REQUIRED WORK: Find every line in the records that holds the string "logic". Copy each one.
START SUPPLIED DATA
### src/design/dlm_rsp_if.sv
// Result channel: valid, ready and one filtered density report.
interface dlm_rsp_if
   import dlm_pkg::*;
();
   logic               valid;
   logic               ready;
   logic [DENS_W-1:0]  density;
   logic [LEVEL_W-1:0] level;
   logic               wiring_fault;
   logic               fault_new;

   modport source (output valid, output density, output level, output wiring_fault,
                   output fault_new, input ready);
   modport sink   (input valid, input density, input level, input wiring_fault,
                   input fault_new, output ready);
endinterface
$ cat config.mk
export PLATFORM = sky130hd
export DESIGN_NAME = zsp_mul
export DESIGN_NICKNAME = d
export VERILOG_FILES = /design/src/rtl/core/zsp_pkg.sv /design/src/rtl/core/zsp_mul.sv
export SDC_FILE = /design/constraint.sdc
export NUM_CORES = 2
export LEC_CHECK = 0
export BUFFER_PORTS_ARGS = -buffer_cell sky130_fd_sc_hd__buf_2
export CAP_MARGIN = 20
export CORE_MARGIN = 3
export CORE_UTILIZATION = 47
export CTS_CLUSTER_DIAMETER = 40
export DETAILED_ROUTE_END_ITERATION = 8
export MAX_ROUTING_LAYER = met4
export SYNTH_ARGS = -nofsm -noshare
export SYNTH_HDL_FRONTEND = slang
export SYNTH_SLANG_ARGS = --single-unit
$ cat constraint.sdc
create_clock -name clk -period 23.1 [get_ports clk]
set_input_delay 4.62 -clock clk [delete_from_list [all_inputs] [get_ports clk]]
set_output_delay 4.62 -clock clk [all_outputs]
set_load 0.02 [all_outputs]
END SUPPLIED DATA
SOLUTION FOR THIS PROBLEM:
   logic               valid;
   logic               ready;
   logic [DENS_W-1:0]  density;
   logic [LEVEL_W-1:0] level;
   logic               wiring_fault;
   logic               fault_new;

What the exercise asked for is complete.